CLEVELAND — When it comes to the health of new moms and their babies, data shows Ohio is moving in a positive direction, but it's nowhere near where it needs to be.
According to the Ohio Department of Health, 929 infants died before their first birthday in 2019. The infant mortality rate across all races was 6.9 per 1,000 live births. The number of white infants who died was 518, the lowest number in the past 10 years. There were 356 Black infant deaths in 2019, an increase of 17 from 2018. However, this is still lower than 2015, 2016, and 2017.
The rate for white babies was 5.1, and the rate for Black babies was nearly tripled at 14.3.
While data shows Ohio’s maternal mortality rate (14.7 per 100,000 deaths) is below the national rate (17.4 per 100,000), it also shows that Black mothers are disproportionately affected.
An ODH report said between 2008 and 2016, Black mothers died at a rate more than two and a half times that of white mothers.
“Sometimes we think of ourselves in the United States as being this leader, but we really have fallen behind when it comes to labor and delivery birth outcomes,” said India Robertson, Chief Training and Organizational Development Officer at Birthing Beautiful Communities.
Birthing Beautiful Communities is a Cleveland-based nonprofit made up of Black doulas who support women during and after pregnancy, and then train new doulas to join the effort.

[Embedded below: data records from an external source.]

**src/hw/rtl/wpm_pkg.sv**
```systemverilog
// shared types and constants of the wildcard pattern matcher
package wpm_pkg;

	// code point width and the two glob characters
	localparam int CP_W = 21;
	localparam logic [CP_W-1:0] GLOB_STAR = 21'd42;
	localparam logic [CP_W-1:0] GLOB_ONE = 21'd63;

	// request kinds carried on s_tuser
	localparam int REQ_W = 2;
	localparam logic [REQ_W-1:0] REQ_CLEAR = 2'd0;
	localparam logic [REQ_W-1:0] REQ_APPEND = 2'd1;
	localparam logic [REQ_W-1:0] REQ_TARGET = 2'd2;
	localparam logic [REQ_W-1:0] REQ_END = 2'd3;

	// stream data widths, padded to whole bytes
	localparam int IN_DATA_W = 48;
	localparam int OUT_DATA_W = 8;

	// queue between front and back
	localparam int Q_DEPTH = 2;
	localparam int QPTR_W = $clog2(Q_DEPTH);
	localparam int QCNT_W = $clog2(Q_DEPTH + 1);

	// classified request as held in the queue
	typedef struct packed {
		logic [REQ_W-1:0] op;
		logic [CP_W-1:0] chr;
		logic is_star;
		logic is_one;
	} item_t;

	// queue head as seen by the back part
	typedef struct packed {
		logic valid;
		item_t item;
	} head_t;

endpackage

```
**src/hw/rtl/wpm_front.sv**
```systemverilog
// front part: accepts request beats, classifies them and queues them
module wpm_front (
	input  logic                              clk,
	input  logic                              arst_n,
	input  logic                              s_tvalid,
	output logic                              s_tready,
	input  logic [wpm_pkg::IN_DATA_W-1:0]     s_tdata,
	input  logic [wpm_pkg::REQ_W-1:0]         s_tuser,
	output wpm_pkg::head_t                    head,
	input  logic                              pop
);

	wpm_pkg::item_t                     mem_q [wpm_pkg::Q_DEPTH];
	logic [wpm_pkg::QPTR_W-1:0]         wr_ptr_q;
	logic [wpm_pkg::QPTR_W-1:0]         rd_ptr_q;
	logic [wpm_pkg::QCNT_W-1:0]         cnt_q;
	wpm_pkg::item_t                     in_item;
	logic                               push;

	// append carries the pattern code point, everything else the target one
	always_comb begin
		in_item.op = s_tuser;
		if (s_tuser == wpm_pkg::REQ_APPEND) begin
			in_item.chr = s_tdata[wpm_pkg::CP_W-1:0];
		end else begin
			in_item.chr = s_tdata[2*wpm_pkg::CP_W-1:wpm_pkg::CP_W];
		end
		in_item.is_star = (in_item.chr == wpm_pkg::GLOB_STAR);
		in_item.is_one = (in_item.chr == wpm_pkg::GLOB_ONE);
	end

	assign s_tready = (cnt_q != wpm_pkg::QCNT_W'(wpm_pkg::Q_DEPTH));
	assign push = s_tvalid && s_tready;

	assign head.valid = (cnt_q != '0);
	assign head.item = mem_q[rd_ptr_q];

	always_ff @(posedge clk) begin
		if (push) begin
			mem_q[wr_ptr_q] <= in_item;
		end
	end

	always_ff @(posedge clk or negedge arst_n) begin
		if (!arst_n) begin
			wr_ptr_q <= '0;
			rd_ptr_q <= '0;
			cnt_q <= '0;
		end else begin
			if (push) begin
				if (wr_ptr_q == wpm_pkg::QPTR_W'(wpm_pkg::Q_DEPTH - 1)) begin
					wr_ptr_q <= '0;
				end else begin
					wr_ptr_q <= wr_ptr_q + 1'b1;
				end
			end
			if (pop) begin
				if (rd_ptr_q == wpm_pkg::QPTR_W'(wpm_pkg::Q_DEPTH - 1)) begin
					rd_ptr_q <= '0;
				end else begin
					rd_ptr_q <= rd_ptr_q + 1'b1;
				end
			end
			case ({push, pop})
				2'b10: begin
					cnt_q <= cnt_q + 1'b1;
				end
				2'b01: begin
					cnt_q <= cnt_q - 1'b1;
				end
				default: begin
					cnt_q <= cnt_q;
				end
			endcase
		end
	end

endmodule

```
**src/hw/rtl/wpm_back.sv**
```systemverilog
// back part: pattern store, prefix vector update and result register
module wpm_back #(
	parameter int MAX_PATTERN = 32
) (
	input  logic                              clk,
	input  logic                              arst_n,
	input  wpm_pkg::head_t                    head,
	output logic                              pop,
	output logic                              m_tvalid,
	input  logic                              m_tready,
	output logic [wpm_pkg::OUT_DATA_W-1:0]    m_tdata
);

	localparam int N = MAX_PATTERN + 1;
	localparam int LV = $clog2(N);

	logic [MAX_PATTERN-1:0][wpm_pkg::CP_W-1:0] chr_q;
	logic [MAX_PATTERN-1:0]                    star_q;
	logic [MAX_PATTERN-1:0]                    one_q;
	logic [MAX_PATTERN-1:0]                    used_q;
	logic [MAX_PATTERN:0]                      end_q;
	logic [MAX_PATTERN:0]                      raw_q;
	logic [MAX_PATTERN:0]                      raw_nxt;
	logic [MAX_PATTERN:0]                      closed;
	logic                                      too_long_q;
	logic                                      out_valid_q;
	logic [wpm_pkg::OUT_DATA_W-1:0]            out_data_q;
	logic [LV:0][N-1:0]                        gl;
	logic [LV:0][N-1:0]                        pl;
	logic                                      out_free;
	logic                                      match_now;
	logic                                      is_append;

	// star closure as a parallel prefix: bit j takes bit j-1 through a star entry
	assign gl[0] = raw_q;
	assign pl[0] = {used_q & star_q, 1'b0};

	for (genvar l = 0; l < LV; l++) begin : g_lvl
		for (genvar j = 0; j < N; j++) begin : g_bit
			if (j >= (1 << l)) begin : g_op
				assign gl[l+1][j] = gl[l][j] | (pl[l][j] & gl[l][j-(1<<l)]);
				assign pl[l+1][j] = pl[l][j] & pl[l][j-(1<<l)];
			end else begin : g_pass
				assign gl[l+1][j] = gl[l][j];
				assign pl[l+1][j] = pl[l][j];
			end
		end
	end

	assign closed = gl[LV];

	always_comb begin
		raw_nxt[0] = 1'b0;
		for (int i = 0; i < MAX_PATTERN; i++) begin
			if (star_q[i]) begin
				raw_nxt[i+1] = used_q[i] & closed[i+1];
			end else begin
				raw_nxt[i+1] = used_q[i] & closed[i]
					& (one_q[i] | (chr_q[i] == head.item.chr));
			end
		end
	end

	assign match_now = !too_long_q && (|(closed & end_q));

	assign out_free = !out_valid_q || m_tready;
	assign pop = head.valid && ((head.item.op != wpm_pkg::REQ_END) || out_free);
	assign is_append = pop && (head.item.op == wpm_pkg::REQ_APPEND);

	// pattern entries, written at the slot marked by the one-hot length
	always_ff @(posedge clk) begin
		for (int i = 0; i < MAX_PATTERN; i++) begin
			if (is_append && end_q[i]) begin
				chr_q[i] <= head.item.chr;
				star_q[i] <= head.item.is_star;
				one_q[i] <= head.item.is_one;
			end
		end
	end

	always_ff @(posedge clk or negedge arst_n) begin
		if (!arst_n) begin
			used_q <= '0;
			end_q <= (MAX_PATTERN+1)'(1);
			raw_q <= (MAX_PATTERN+1)'(1);
			too_long_q <= 1'b0;
		end else if (pop) begin
			case (head.item.op)
				wpm_pkg::REQ_CLEAR: begin
					used_q <= '0;
					end_q <= (MAX_PATTERN+1)'(1);
					raw_q <= (MAX_PATTERN+1)'(1);
					too_long_q <= 1'b0;
				end
				wpm_pkg::REQ_APPEND: begin
					if (end_q[MAX_PATTERN]) begin
						too_long_q <= 1'b1;
					end else begin
						used_q <= used_q | end_q[MAX_PATTERN-1:0];
						end_q <= {end_q[MAX_PATTERN-1:0], 1'b0};
					end
					raw_q <= (MAX_PATTERN+1)'(1);
				end
				wpm_pkg::REQ_TARGET: begin
					raw_q <= raw_nxt;
				end
				default: begin
					raw_q <= (MAX_PATTERN+1)'(1);
				end
			endcase
		end
	end

	always_ff @(posedge clk or negedge arst_n) begin
		if (!arst_n) begin
			out_valid_q <= 1'b0;
		end else if (pop && (head.item.op == wpm_pkg::REQ_END)) begin
			out_valid_q <= 1'b1;
		end else if (m_tready) begin
			out_valid_q <= 1'b0;
		end
	end

	always_ff @(posedge clk) begin
		if (pop && (head.item.op == wpm_pkg::REQ_END)) begin
			out_data_q <= {(wpm_pkg::OUT_DATA_W-2)'(0), too_long_q, match_now};
		end
	end

	assign m_tvalid = out_valid_q;
	assign m_tdata = out_data_q;

endmodule

```
**src/hw/rtl/wildcard_pattern_matcher.sv**
```systemverilog
// top level of the streaming glob matcher over code points
// result path: an end-of-target beat is queued, then popped into the result register
// throughput: one beat per cycle unless a result stalls; combinational prefix update
// a result waiting on m_tready holds the next end-of-target beat at the queue head;
// beats behind it wait too, the two-entry queue fills and s_tready drops
// reset (arst_n low) empties the queue, drops any pending result, clears the pattern
// and leaves only the empty prefix active; stored code points are not cleared
module wildcard_pattern_matcher #(
	parameter int MAX_PATTERN = 32
) (
	input  logic                              clk,
	input  logic                              arst_n,
	// request stream
	input  logic                              s_tvalid,
	output logic                              s_tready,
	// [20:0] pattern_char, [41:21] target_char, [47:42] zero
	input  logic [wpm_pkg::IN_DATA_W-1:0]     s_tdata,
	// [1:0] req_type
	input  logic [wpm_pkg::REQ_W-1:0]         s_tuser,
	// result stream, one beat per end of target
	output logic                              m_tvalid,
	input  logic                              m_tready,
	// [0] match, [1] overflow, [7:2] zero
	output logic [wpm_pkg::OUT_DATA_W-1:0]    m_tdata
);

	// queue head handed from front to back, and the back's pop
	wpm_pkg::head_t head;
	logic           pop;

	// front: classify the beat (star, question mark, literal) and queue it
	wpm_front u_front (
		.clk      (clk),
		.arst_n   (arst_n),
		.s_tvalid (s_tvalid),
		.s_tready (s_tready),
		.s_tdata  (s_tdata),
		.s_tuser  (s_tuser),
		.head     (head),
		.pop      (pop)
	);

	// back: pattern store, active prefix vector with star closure, result register
	wpm_back #(
		.MAX_PATTERN (MAX_PATTERN)
	) u_back (
		.clk      (clk),
		.arst_n   (arst_n),
		.head     (head),
		.pop      (pop),
		.m_tvalid (m_tvalid),
		.m_tready (m_tready),
		.m_tdata  (m_tdata)
	);

endmodule

```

“As the doulas, we are connecting with the women at their homes. And so what happens is when at the time that they go into the health clinic, they are really leaning on us for advocacy and for assistance,” Robertson said.
Robertson said having the help of a doula or midwife can help women feel empowered to make important health decisions, but doctors and medical facilities also need to provide options for women instead of one-size-fits all solutions, and listen to women when they say something is wrong.
“I think that one of the main issues is that sometimes there is still this vision that women are not able or capable of understanding their own bodies or that they are not being honest when they say that they are feeling something or that something is off or not OK, and so sometimes there's a miscommunication,” Robertson said. “And I think that the miscommunication is really more like ‘I'm communicating correctly, but maybe I'm not being trusted, that I'm able to communicate that correctly.’ And so that is what many of our clients report is that I said it but nobody really believed me. And so that's where we really could do a little bit of work.”